What’s Next?

Today is an interesting day for those of us living in DC: we are the center of the spectacle, affecting us in every way from blocked traffic to changed carpool routes for parents now required to be in the office every day. I’m taking the opportunity to reflect on the last few months, and gear up for the next four years.

In the wake of the election, I heard a lot of people expressing a binary option: you’re with us, or you’re against us. And if you are not 100% with us, you are against us.

There is merit to this argument: there is no nuance, no moderating belief that’s halfway between democracy and fascism, between Nazism and equity. And this moment in time is heartbreakingly terrifying for many of my neighbors, friends, and family.

And yet. I’m thinking a lot about the long arc of the moral universe. What can I do, right now, to help the bend towards justice? I know it’s not isolating myself, only speaking with those who agree with me, insulting and belittling the other side.

I’d propose that rather than the binary option, we can instead have a quadrant:

I can maintain my moral compass by landing far on the right in the Advocacy side. But there I have a choice: empathy for those who I completely disagree with, or conflict - name calling, humiliation, celebrating their failures. Advocacy with empathy looks like finding places to engage with those who disagree (not an easy task in the US’s 7th most liberal zip code), listening to others, sharing personal stories and finding opportunities for connection.

Advocacy with empathy is hard: it’s unfair, it’s constant work, it requires choosing curiosity over being right.

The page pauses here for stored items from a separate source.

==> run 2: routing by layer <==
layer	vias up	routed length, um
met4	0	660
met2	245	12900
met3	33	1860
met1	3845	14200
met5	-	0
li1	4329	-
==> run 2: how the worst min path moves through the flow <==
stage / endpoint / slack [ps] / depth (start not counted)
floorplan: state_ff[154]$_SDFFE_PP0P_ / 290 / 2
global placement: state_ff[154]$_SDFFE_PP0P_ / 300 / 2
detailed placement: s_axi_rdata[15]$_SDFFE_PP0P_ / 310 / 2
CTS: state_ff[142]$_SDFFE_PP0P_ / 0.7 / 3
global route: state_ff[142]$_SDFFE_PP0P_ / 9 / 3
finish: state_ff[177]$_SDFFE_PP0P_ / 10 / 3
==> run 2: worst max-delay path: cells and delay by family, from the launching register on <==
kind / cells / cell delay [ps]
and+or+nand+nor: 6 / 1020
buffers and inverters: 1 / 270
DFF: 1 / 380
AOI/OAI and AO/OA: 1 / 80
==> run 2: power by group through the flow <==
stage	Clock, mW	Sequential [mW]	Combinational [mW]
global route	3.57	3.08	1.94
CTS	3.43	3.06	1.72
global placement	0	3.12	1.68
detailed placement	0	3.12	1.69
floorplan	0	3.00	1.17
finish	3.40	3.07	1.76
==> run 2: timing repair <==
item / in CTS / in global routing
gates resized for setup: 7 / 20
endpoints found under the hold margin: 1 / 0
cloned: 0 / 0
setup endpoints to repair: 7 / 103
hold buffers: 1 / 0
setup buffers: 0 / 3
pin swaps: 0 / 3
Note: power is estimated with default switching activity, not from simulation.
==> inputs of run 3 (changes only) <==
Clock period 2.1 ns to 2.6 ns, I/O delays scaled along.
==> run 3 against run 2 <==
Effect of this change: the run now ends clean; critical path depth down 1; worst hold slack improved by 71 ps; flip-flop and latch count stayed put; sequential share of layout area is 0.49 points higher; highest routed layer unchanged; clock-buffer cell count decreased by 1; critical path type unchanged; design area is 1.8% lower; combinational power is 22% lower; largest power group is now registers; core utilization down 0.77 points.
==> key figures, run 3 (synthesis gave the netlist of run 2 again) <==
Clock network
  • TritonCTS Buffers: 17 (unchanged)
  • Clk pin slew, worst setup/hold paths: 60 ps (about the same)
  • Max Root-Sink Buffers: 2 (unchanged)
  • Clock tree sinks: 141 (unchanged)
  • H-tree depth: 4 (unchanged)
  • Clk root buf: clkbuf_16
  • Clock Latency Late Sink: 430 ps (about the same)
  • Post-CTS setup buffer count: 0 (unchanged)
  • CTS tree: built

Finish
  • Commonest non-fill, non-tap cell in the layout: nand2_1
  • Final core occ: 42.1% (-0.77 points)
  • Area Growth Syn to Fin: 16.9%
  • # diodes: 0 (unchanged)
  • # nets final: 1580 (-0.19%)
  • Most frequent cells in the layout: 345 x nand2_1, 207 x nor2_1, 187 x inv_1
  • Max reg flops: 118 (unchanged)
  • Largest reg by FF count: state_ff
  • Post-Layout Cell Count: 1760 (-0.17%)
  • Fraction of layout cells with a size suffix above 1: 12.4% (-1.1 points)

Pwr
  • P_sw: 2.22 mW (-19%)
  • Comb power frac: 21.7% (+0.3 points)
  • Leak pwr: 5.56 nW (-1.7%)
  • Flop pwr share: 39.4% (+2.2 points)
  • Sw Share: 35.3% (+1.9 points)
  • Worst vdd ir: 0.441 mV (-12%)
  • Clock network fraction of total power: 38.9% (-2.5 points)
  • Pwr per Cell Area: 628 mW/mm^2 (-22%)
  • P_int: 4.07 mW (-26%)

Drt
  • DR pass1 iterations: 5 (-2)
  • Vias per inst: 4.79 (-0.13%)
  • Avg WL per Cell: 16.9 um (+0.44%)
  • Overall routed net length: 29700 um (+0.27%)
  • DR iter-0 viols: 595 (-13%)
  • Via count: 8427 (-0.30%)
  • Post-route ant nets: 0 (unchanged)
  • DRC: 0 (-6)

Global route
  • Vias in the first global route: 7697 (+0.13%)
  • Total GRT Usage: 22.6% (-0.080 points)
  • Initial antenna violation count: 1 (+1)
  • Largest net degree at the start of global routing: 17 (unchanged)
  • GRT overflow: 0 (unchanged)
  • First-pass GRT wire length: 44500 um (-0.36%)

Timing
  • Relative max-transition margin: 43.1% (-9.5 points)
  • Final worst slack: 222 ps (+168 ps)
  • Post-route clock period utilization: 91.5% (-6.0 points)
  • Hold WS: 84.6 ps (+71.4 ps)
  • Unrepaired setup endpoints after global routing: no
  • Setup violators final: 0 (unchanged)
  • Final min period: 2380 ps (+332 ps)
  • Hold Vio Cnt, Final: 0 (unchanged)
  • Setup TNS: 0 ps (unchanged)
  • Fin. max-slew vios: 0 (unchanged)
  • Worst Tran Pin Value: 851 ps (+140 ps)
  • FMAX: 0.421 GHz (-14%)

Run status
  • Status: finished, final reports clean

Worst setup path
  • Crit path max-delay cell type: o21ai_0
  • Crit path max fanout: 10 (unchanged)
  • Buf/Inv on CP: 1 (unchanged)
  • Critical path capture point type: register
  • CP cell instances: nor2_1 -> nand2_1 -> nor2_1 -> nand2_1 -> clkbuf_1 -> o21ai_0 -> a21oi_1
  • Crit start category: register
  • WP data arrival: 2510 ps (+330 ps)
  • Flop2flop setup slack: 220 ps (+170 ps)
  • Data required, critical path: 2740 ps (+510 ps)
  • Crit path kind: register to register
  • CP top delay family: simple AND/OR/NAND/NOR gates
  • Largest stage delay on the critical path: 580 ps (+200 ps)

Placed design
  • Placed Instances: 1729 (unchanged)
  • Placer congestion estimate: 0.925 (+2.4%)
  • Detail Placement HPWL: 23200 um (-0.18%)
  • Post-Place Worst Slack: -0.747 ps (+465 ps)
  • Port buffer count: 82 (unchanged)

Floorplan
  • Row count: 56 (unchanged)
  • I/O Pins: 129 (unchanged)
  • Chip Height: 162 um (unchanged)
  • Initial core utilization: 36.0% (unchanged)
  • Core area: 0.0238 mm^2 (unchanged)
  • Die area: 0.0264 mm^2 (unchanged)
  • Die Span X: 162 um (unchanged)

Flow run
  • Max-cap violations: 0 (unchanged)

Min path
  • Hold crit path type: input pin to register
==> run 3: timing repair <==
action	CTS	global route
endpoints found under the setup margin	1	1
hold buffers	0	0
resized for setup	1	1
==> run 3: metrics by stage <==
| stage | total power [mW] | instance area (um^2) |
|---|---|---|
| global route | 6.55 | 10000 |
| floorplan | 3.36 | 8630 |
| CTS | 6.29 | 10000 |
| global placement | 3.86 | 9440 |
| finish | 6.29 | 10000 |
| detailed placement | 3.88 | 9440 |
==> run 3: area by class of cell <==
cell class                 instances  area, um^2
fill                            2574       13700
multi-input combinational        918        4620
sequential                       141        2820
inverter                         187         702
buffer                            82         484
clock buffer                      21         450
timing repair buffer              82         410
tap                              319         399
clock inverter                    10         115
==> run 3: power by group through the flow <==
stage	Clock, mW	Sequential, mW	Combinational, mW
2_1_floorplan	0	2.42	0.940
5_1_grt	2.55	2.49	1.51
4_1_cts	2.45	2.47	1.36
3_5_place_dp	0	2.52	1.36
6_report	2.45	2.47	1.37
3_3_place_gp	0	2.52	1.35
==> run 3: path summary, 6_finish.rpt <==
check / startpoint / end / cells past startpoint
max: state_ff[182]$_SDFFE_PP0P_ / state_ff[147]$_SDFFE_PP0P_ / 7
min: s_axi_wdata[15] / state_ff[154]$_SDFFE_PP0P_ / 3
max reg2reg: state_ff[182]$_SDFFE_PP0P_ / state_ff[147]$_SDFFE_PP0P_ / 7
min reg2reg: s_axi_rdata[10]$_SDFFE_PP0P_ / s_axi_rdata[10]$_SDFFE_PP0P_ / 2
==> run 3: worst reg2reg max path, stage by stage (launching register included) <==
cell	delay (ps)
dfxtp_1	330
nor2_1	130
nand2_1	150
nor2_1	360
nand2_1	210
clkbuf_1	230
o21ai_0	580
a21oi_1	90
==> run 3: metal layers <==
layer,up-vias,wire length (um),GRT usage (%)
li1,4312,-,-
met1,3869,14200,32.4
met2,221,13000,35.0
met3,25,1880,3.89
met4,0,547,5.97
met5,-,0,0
## config.mk

```make
export PLATFORM = sky130hd
export DESIGN_NAME = cdc_top
export DESIGN_NICKNAME = d
export VERILOG_FILES = /design/src/rtl/cdc_pkg.sv /design/src/rtl/cdc_sync2.sv /design/src/rtl/cdc_clkdiv.sv /design/src/rtl/cdc_top.sv
export SDC_FILE = /design/constraint.sdc
export NUM_CORES = 1
export LEC_CHECK = 0
export BUFFER_PORTS_ARGS = -buffer_cell sky130_fd_sc_hd__buf_2
export CORE_ASPECT_RATIO = 0.9
export CORE_UTILIZATION = 30
export DETAILED_ROUTE_END_ITERATION = 10
export PLACE_DENSITY = 0.52
export SYNTH_ARGS = -nofsm -noshare
export SYNTH_HDL_FRONTEND = slang
export SYNTH_SLANG_ARGS = --single-unit
```

## constraint.sdc

```tcl
create_clock -name i_clk -period 4.2 [get_ports i_clk]
set_input_delay 0.63 -clock i_clk [delete_from_list [all_inputs] [get_ports i_clk]]
set_output_delay 0.63 -clock i_clk [all_outputs]
set_load 0.02 [all_outputs]
```
File: config.mk
export PLATFORM = sky130hd
export DESIGN_NAME = asf_status
export DESIGN_NICKNAME = d
export VERILOG_FILES = /design/src/asf_pkg.sv /design/src/asf_alu_if.sv /design/src/asf_calc.sv /design/src/asf_status.sv
export VERILOG_INCLUDE_DIRS = /design/src
export SDC_FILE = /design/constraint.sdc
export NUM_CORES = 1
export LEC_CHECK = 0
export ABC_AREA = 1
export BUFFER_PORTS_ARGS = -buffer_cell sky130_fd_sc_hd__buf_4
export CAP_MARGIN = 20
export CELL_PAD_IN_SITES_DETAIL_PLACEMENT = 0
export CELL_PAD_IN_SITES_GLOBAL_PLACEMENT = 1
export CORE_ASPECT_RATIO = 0.9
export CORE_MARGIN = 3
export CORE_UTILIZATION = 34
export CTS_BUF_LIST = sky130_fd_sc_hd__clkbuf_8
export CTS_CLUSTER_DIAMETER = 120
export DETAILED_ROUTE_END_ITERATION = 10
export GPL_ROUTABILITY_DRIVEN = 1
export PLACE_DENSITY = 0.88
export REMOVE_ABC_BUFFERS = 1
export SLEW_MARGIN = 20
export SYNTH_ARGS = -nofsm -noshare
export SYNTH_HDL_FRONTEND = slang
export SYNTH_SLANG_ARGS = --single-unit
File: constraint.sdc
create_clock -name clk_sys -period 6 [get_ports clk_sys]
set_input_delay 0.6 -clock clk_sys [delete_from_list [all_inputs] [get_ports clk_sys]]
set_output_delay 0.6 -clock clk_sys [all_outputs]
set_load 0.01 [all_outputs]
File: src/asf_defs.svh
// constants for the alu status flag register
`ifndef ASF_DEFS_SVH
`define ASF_DEFS_SVH
`define ASF_FLAG_ADDR 12'hFD8
`define ASF_BIT_NEG 4
`define ASF_BIT_OVF 3
`define ASF_BIT_ZERO 2
`define ASF_BIT_DIG 1
`define ASF_BIT_CARRY 0
`define ASF_IMPL_MASK 8'h1F
`define ASF_RESET_VAL 5'h00
`endif

File: src/asf_pkg.sv
// types for the alu status flag register
package asf_pkg;
    typedef enum logic [3:0] {
        ASF_OP_NONE = 4'h0,
        ASF_OP_ADD = 4'h1,
        ASF_OP_SUB = 4'h2,
        ASF_OP_LOGIC = 4'h3,
        ASF_OP_CLEAR = 4'h4,
        ASF_OP_ROT_RIGHT = 4'h5,
        ASF_OP_ROT_LEFT = 4'h6,
        ASF_OP_MOVE = 4'h7,
        ASF_OP_BIT = 4'h8,
        ASF_OP_SWAP = 4'h9,
        ASF_OP_PASS_NZ = 4'hA
    } asf_op_e;
endpackage

File: src/asf_alu_if.sv
// flag result bundle between compute unit and register
`timescale 1ns/1ps
`default_nettype none
interface asf_alu_if;
    logic [7:0] result;
    logic [4:0] flags;
    logic [4:0] flag_mask;
    modport calc (output result, output flags, output flag_mask);
    modport reg_side (input result, input flags, input flag_mask);
endinterface
`default_nettype wire

File: src/asf_calc.sv
// combinational alu computing result and flag values
`timescale 1ns/1ps
`default_nettype none
`include "asf_defs.svh"
module asf_calc (
    // operation
    input wire asf_pkg::asf_op_e op,
    input wire logic [7:0] opnd_a,
    input wire logic [7:0] opnd_b,
    input wire logic [4:0] cur_flags,
    // result
    asf_alu_if.calc out_if
);
    logic [8:0] sum;
    logic [4:0] nib;
    logic [7:0] b_eff;
    logic cin;
    logic [7:0] res;
    logic [4:0] fl;
    logic [4:0] msk;

    always_comb begin
        b_eff = (op == asf_pkg::ASF_OP_SUB) ? ~opnd_b : opnd_b;
        cin = (op == asf_pkg::ASF_OP_SUB);
        sum = {1'b0, opnd_a} + {1'b0, b_eff} + {8'h00, cin};
        nib = {1'b0, opnd_a[3:0]} + {1'b0, b_eff[3:0]} + {4'h0, cin};
        res = opnd_a;
        fl = cur_flags;
        msk = 5'h00;
        unique case (op)
            asf_pkg::ASF_OP_ADD, asf_pkg::ASF_OP_SUB: begin
                res = sum[7:0];
                fl[`ASF_BIT_CARRY] = sum[8];
                fl[`ASF_BIT_DIG] = nib[4];
                fl[`ASF_BIT_OVF] = (opnd_a[7] == b_eff[7]) && (sum[7] != opnd_a[7]);
                msk = 5'h1F;
            end
            asf_pkg::ASF_OP_LOGIC, asf_pkg::ASF_OP_PASS_NZ: begin
                res = opnd_a;
                msk = 5'h14;
            end
            asf_pkg::ASF_OP_CLEAR: begin
                res = 8'h00;
                msk = 5'h04;
            end
            asf_pkg::ASF_OP_ROT_RIGHT: begin
                res = {cur_flags[`ASF_BIT_CARRY], opnd_a[7:1]};
                fl[`ASF_BIT_CARRY] = opnd_a[0];
                msk = 5'h15;
            end
            asf_pkg::ASF_OP_ROT_LEFT: begin
                res = {opnd_a[6:0], cur_flags[`ASF_BIT_CARRY]};
                fl[`ASF_BIT_CARRY] = opnd_a[7];
                msk = 5'h15;
            end
            asf_pkg::ASF_OP_SWAP: begin
                res = {opnd_a[3:0], opnd_a[7:4]};
            end
            asf_pkg::ASF_OP_MOVE, asf_pkg::ASF_OP_BIT, asf_pkg::ASF_OP_NONE: begin
                res = opnd_a;
            end
            default: begin
                res = opnd_a;
            end
        endcase
        fl[`ASF_BIT_NEG] = res[7];
        fl[`ASF_BIT_ZERO] = (res == 8'h00);
    end

    assign out_if.result = res;
    assign out_if.flags = fl;
    assign out_if.flag_mask = msk;
endmodule
`default_nettype wire

File: src/asf_status.sv
// alu status flag register with data-memory access
//
// Notes on behaviour
// - flag-affecting op targeting flags: drop result, update flags only
// - clear op on flag register sets zero, keeps others
// - bit ops, swap and moves alter no flag unless the flag register is their destination
// - flag register usable as operand like any other register
// - bits 7 to 5 read zero; low five read/write, undefined at power-on
// - negative flag copies result msb
// - overflow flag set when signed result leaves seven-bit range
// - zero flag set when result equals zero
// - add/sub: digit flag is carry out of bit three
// - add/sub: carry flag is carry out of bit seven
// - subtraction adds two's complement; carries act as inverted borrows
// - rotates load carry with bit shifted out
`timescale 1ns/1ps
`default_nettype none
`include "asf_defs.svh"
module asf_status #(
    parameter int ADDR_W = 12
) (
    // clock and reset
    input wire logic clk_sys,
    input wire logic rst_n,
    // instruction execution
    input wire logic exec_en,
    input wire asf_pkg::asf_op_e exec_op,
    input wire logic [7:0] exec_opnd_a,
    input wire logic [7:0] exec_opnd_b,
    input wire logic [ADDR_W-1:0] exec_dest_addr,
    input wire logic exec_dest_file,
    // data memory write path for plain writes
    input wire logic mem_wr_en,
    input wire logic [ADDR_W-1:0] mem_wr_addr,
    input wire logic [7:0] mem_wr_data,
    // data memory read path
    input wire logic [ADDR_W-1:0] mem_rd_addr,
    // outputs
    output logic [7:0] exec_result,
    output logic exec_result_wr,
    output logic [7:0] mem_rd_data,
    output logic [4:0] flags_out
);
    // ---------------------------------------------------------------
    // compute
    // ---------------------------------------------------------------
    asf_alu_if alu_if ();
    logic [4:0] flags_r;
    logic [4:0] flags_nxt;
    logic [7:0] res_r;
    logic [7:0] res_nxt;
    logic wr_r;
    logic wr_nxt;
    logic [7:0] rd_r;
    logic [7:0] rd_nxt;
    logic tgt_flags;

    function automatic logic is_flag_addr(input logic [ADDR_W-1:0] a);
        is_flag_addr = (a == ADDR_W'(`ASF_FLAG_ADDR));
    endfunction

    asf_calc u_calc (
        .op(exec_op),
        .opnd_a(exec_opnd_a),
        .opnd_b(exec_opnd_b),
        .cur_flags(flags_r),
        .out_if(alu_if.calc)
    );

    // ---------------------------------------------------------------
    // next state
    // ---------------------------------------------------------------
    always_comb begin
        flags_nxt = flags_r;
        res_nxt = res_r;
        wr_nxt = 1'b0;
        tgt_flags = exec_dest_file && is_flag_addr(exec_dest_addr);
        rd_nxt = {3'b000, flags_r} & `ASF_IMPL_MASK;
        if (!is_flag_addr(mem_rd_addr)) begin
            rd_nxt = 8'h00;
        end
        if (mem_wr_en && is_flag_addr(mem_wr_addr)) begin
            flags_nxt = mem_wr_data[4:0];
        end
        if (exec_en) begin
            if (tgt_flags && alu_if.flag_mask != 5'h00) begin
                flags_nxt = (flags_r & ~alu_if.flag_mask)
                          | (alu_if.flags & alu_if.flag_mask);
            end else begin
                if (tgt_flags) begin
                    flags_nxt = alu_if.result[4:0];
                end else begin
                    flags_nxt = (flags_nxt & ~alu_if.flag_mask)
                              | (alu_if.flags & alu_if.flag_mask);
                end
                res_nxt = alu_if.result;
                wr_nxt = !tgt_flags;
            end
        end
    end

    // ---------------------------------------------------------------
    // registers
    // ---------------------------------------------------------------
    always_ff @(posedge clk_sys) begin
        if (!rst_n) begin
            flags_r <= `ASF_RESET_VAL;
            res_r <= 8'h00;
            wr_r <= 1'b0;
            rd_r <= 8'h00;
        end else begin
            flags_r <= flags_nxt;
            res_r <= res_nxt;
            wr_r <= wr_nxt;
            rd_r <= rd_nxt;
        end
    end

    assign exec_result = res_r;
    assign exec_result_wr = wr_r;
    assign mem_rd_data = rd_r;
    assign flags_out = flags_r;
endmodule
`default_nettype wire

==> results of run 1 <==
metrics by stage:
step | total power, uW | instances | hold slack [ps] | instance area, um2 | setup slack [ps]
2_1_floorplan | 226 | 335 | 475 | 1980 | 3290
3_3_place_gp | 295 | 486 | 445 | 2700 | 2750
3_5_place_dp | 295 | 486 | 446 | 2700 | 2730
4_1_cts | 387 | 490 | 456 | 2740 | 3000
5_1_grt | 413 | 490 | 485 | 2740 | 2700
6_report | 382 | 490 | 445 | 2740 | 2970
logic make-up (layout without fill, tap and decap cells):
kind of cell / count (synthesis) / after routing
other cells: 1 / 3
flops: 19 / 19
compound gates: 50 / 50
fa+ha+maj: 12 / 12
xor+xnor: 9 / 9
buf+inv: 56 / 138
simple gates: 192 / 192
critical path, delay by kind of cell:
kind	cells	cell delay, ps
fa+ha+maj	1	480
buf+inv	3	220
xor+xnor	1	270
simple gates	13	1510
compound gates	1	130
layer usage:
| layer | global-route usage | up-vias | wire (um) |
|---|---|---|---|
| met5 | 0 | - | 0 |
| met4 | 0.0230 | 0 | 43 |
| met3 | 0.0332 | 6 | 641 |
| met2 | 0.281 | 112 | 2710 |
| met1 | 0.266 | 1070 | 2840 |
| li1 | - | 1264 | - |
worst min path at each step:
stage	startpoint	to	slack (ps)	cells past startpoint
after floorplan	register	mem_rd_data[2]	470	2
after global placement	register	mem_rd_data[2]	450	2
after detailed placement	register	mem_rd_data[2]	450	2
after CTS	register	mem_rd_data[2]	460	2
after global routing	register	mem_rd_data[2]	480	2
final	register	mem_rd_data[2]	450	2
power groups by stage:
| stage | Sequential (uW) | Combinational [uW] | Clock (uW) |
|---|---|---|---|
| global route | 136 | 179 | 98.0 |
| finish | 135 | 159 | 88.4 |
| global placement | 138 | 157 | 0 |
| detailed placement | 138 | 158 | 0 |
| floorplan | 140 | 85.3 | 0 |
| CTS | 135 | 159 | 93.0 |
layout make-up:
class | instances | share of cell area
multi-input combinational | 266 | 0.516
tap | 67 | 0.0306
inverter | 50 | 0.0685
clock inverter | 1 | 0.00137
sequential | 19 | 0.139
clock buffer | 3 | 0.0151
timing repair buffer | 84 | 0.230
cells in the final DEF (no fill, tap or decap):
cell / netlist / final
sky130_fd_sc_hd__nand3_1: 36 / 36
sky130_fd_sc_hd__inv_2: 8 / 8
sky130_fd_sc_hd__nor2_1: 45 / 45
sky130_fd_sc_hd__o221ai_1: 2 / 2
sky130_fd_sc_hd__nor3_2: 1 / 1
sky130_fd_sc_hd__o21ai_0: 22 / 22
sky130_fd_sc_hd__inv_1: 42 / 43
sky130_fd_sc_hd__o22ai_1: 1 / 1
sky130_fd_sc_hd__nand2_2: 7 / 7
sky130_fd_sc_hd__o21ai_1: 1 / 1
sky130_fd_sc_hd__nor3_1: 4 / 4
sky130_fd_sc_hd__xnor2_1: 8 / 8
sky130_fd_sc_hd__nand3b_1: 1 / 1
sky130_fd_sc_hd__fa_1: 1 / 1
sky130_fd_sc_hd__conb_1: 1 / 3
sky130_fd_sc_hd__nor2_2: 1 / 1
sky130_fd_sc_hd__nor4_2: 1 / 1
sky130_fd_sc_hd__xor2_1: 1 / 1
sky130_fd_sc_hd__ha_1: 11 / 11
sky130_fd_sc_hd__nor2_4: 5 / 5
sky130_fd_sc_hd__o21bai_1: 1 / 1
sky130_fd_sc_hd__nand2_1: 81 / 81
sky130_fd_sc_hd__nand3_2: 1 / 1
sky130_fd_sc_hd__dfxtp_1: 19 / 19
sky130_fd_sc_hd__a21oi_1: 15 / 15
sky130_fd_sc_hd__nor4_1: 3 / 3
sky130_fd_sc_hd__nand4_1: 5 / 5
sky130_fd_sc_hd__nand3_4: 1 / 1
sky130_fd_sc_hd__o211ai_1: 6 / 6
sky130_fd_sc_hd__a31oi_1: 2 / 2
sky130_fd_sc_hd__clkbuf_8: 0 / 3
sky130_fd_sc_hd__buf_4: 3 / 84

As a friend shared recently, “I remember in the early 2000s having to prove over and over again that I had a right to exist; I guess I can do it again.” It requires engaging in difficult conversations - hard for the conflict adverse among us. And it requires holding up a mirror to your own uncomfortable truths, and the moments you choose complacency over advocacy.

Advocacy with empathy is also required at work. In many of my roles, I sat in the Center of Excellence - the “expert” on my topic in the organization. Being an expert meant I did a lot of education, but also had to advocate for my perspectives. Going into conversations with all the reasons I was right and they were wrong got me a whole lot of nowhere. As I teach in my Influence class, you can’t change someone’s mind unless you know what’s in their mind to start with.

So how do you do this? Sadly, I don’t have a silver bullet solution for you - it takes attention and practice. One practice I strongly recommend is active listening. Seems simple but it’s hard! My favorite method is to say, “Tell me more about that.” It gives you a moment to absorb what they’re saying, and gives them space to share what’s on their mind. While they talk, notice where your mind goes - are you actually listening to what they’re saying, or are you thinking about what question to ask next, how you look, your grocery list? Calmly bring your mind back to the words you hear from your partner.

I’ll be honest, I don’t think active listening alone is going to solve the morass of humanity right now. And you should never put yourself in physical or psychological danger; you are under no obligation to actively listen to someone spewing hatred. But the more of us that wrap our arms around that long arc, the faster we’ll get to justice.